- _Input records_
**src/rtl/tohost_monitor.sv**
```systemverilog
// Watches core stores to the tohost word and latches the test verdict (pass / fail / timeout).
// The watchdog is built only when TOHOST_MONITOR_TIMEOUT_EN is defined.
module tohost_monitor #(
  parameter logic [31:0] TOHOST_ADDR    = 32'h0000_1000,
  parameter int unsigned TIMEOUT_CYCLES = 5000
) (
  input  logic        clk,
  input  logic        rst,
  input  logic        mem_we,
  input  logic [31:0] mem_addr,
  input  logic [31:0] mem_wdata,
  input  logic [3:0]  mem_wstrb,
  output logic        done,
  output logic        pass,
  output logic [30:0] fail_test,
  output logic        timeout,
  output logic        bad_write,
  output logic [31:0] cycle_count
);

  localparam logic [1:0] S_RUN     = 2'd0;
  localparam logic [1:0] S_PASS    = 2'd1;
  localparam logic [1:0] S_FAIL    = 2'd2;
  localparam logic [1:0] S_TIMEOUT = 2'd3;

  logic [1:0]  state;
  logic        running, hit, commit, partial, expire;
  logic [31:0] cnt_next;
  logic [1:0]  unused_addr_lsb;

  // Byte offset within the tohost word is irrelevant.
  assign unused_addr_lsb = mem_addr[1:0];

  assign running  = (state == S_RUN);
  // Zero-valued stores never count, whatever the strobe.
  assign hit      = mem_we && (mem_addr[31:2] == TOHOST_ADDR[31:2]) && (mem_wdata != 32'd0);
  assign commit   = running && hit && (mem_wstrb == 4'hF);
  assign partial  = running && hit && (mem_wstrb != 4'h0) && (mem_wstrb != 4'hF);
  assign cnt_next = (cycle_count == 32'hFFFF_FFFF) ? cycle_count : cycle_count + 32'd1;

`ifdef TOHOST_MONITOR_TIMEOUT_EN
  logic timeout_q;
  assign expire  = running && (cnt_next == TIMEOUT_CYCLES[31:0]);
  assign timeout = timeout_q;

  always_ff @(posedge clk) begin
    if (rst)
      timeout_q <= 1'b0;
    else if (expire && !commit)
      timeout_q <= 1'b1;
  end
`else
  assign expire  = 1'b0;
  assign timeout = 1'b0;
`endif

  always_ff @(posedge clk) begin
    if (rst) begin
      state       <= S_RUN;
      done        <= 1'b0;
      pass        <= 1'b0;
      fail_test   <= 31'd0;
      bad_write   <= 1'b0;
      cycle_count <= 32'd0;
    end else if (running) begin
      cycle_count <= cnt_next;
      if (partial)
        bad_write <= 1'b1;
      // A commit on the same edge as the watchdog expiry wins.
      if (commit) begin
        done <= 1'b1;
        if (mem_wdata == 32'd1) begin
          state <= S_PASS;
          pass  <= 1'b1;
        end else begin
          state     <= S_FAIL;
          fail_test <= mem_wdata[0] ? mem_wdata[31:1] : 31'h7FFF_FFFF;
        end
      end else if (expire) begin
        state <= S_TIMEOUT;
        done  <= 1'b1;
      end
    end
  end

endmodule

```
==
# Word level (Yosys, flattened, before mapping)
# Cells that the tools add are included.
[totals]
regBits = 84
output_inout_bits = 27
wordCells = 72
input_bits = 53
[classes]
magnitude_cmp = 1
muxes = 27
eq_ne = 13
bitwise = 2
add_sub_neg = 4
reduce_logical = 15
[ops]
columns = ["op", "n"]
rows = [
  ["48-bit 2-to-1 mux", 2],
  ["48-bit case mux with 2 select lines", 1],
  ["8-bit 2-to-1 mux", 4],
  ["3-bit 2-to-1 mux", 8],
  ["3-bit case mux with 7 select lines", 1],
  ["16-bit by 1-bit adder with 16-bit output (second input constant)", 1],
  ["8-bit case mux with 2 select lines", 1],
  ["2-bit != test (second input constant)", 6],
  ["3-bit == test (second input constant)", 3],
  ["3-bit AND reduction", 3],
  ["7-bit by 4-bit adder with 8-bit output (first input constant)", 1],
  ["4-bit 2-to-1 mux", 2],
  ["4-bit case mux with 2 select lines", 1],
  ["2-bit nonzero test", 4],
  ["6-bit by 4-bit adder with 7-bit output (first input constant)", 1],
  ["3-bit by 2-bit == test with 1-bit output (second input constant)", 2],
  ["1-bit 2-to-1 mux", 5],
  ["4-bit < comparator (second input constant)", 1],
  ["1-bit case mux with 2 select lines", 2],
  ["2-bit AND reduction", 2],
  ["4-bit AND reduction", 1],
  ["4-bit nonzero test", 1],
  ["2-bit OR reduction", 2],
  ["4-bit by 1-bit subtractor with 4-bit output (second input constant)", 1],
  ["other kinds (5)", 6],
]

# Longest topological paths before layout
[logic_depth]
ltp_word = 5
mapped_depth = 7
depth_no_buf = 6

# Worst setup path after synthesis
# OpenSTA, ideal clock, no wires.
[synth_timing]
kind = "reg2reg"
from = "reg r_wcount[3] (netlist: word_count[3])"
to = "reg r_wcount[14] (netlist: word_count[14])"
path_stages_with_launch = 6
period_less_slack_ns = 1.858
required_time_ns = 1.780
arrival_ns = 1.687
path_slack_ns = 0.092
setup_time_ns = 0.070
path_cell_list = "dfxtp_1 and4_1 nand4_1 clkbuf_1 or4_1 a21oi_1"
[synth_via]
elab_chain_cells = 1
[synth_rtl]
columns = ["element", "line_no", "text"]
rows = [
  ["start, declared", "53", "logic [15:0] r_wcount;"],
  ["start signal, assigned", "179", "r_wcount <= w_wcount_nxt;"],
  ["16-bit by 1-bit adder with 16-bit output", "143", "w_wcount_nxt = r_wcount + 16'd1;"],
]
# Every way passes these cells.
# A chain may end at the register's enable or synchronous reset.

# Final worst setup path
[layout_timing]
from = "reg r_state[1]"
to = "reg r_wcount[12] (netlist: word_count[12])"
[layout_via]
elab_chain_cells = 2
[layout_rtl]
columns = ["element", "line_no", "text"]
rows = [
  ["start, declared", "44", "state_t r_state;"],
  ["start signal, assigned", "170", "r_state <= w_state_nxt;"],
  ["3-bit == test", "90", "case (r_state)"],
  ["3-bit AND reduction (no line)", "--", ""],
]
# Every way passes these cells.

- _What you should do_
Return all lines from the data above with "assigned" in them.

- _Result_
  ["start signal, assigned", "179", "r_wcount <= w_wcount_nxt;"],
  ["start signal, assigned", "170", "r_state <= w_state_nxt;"],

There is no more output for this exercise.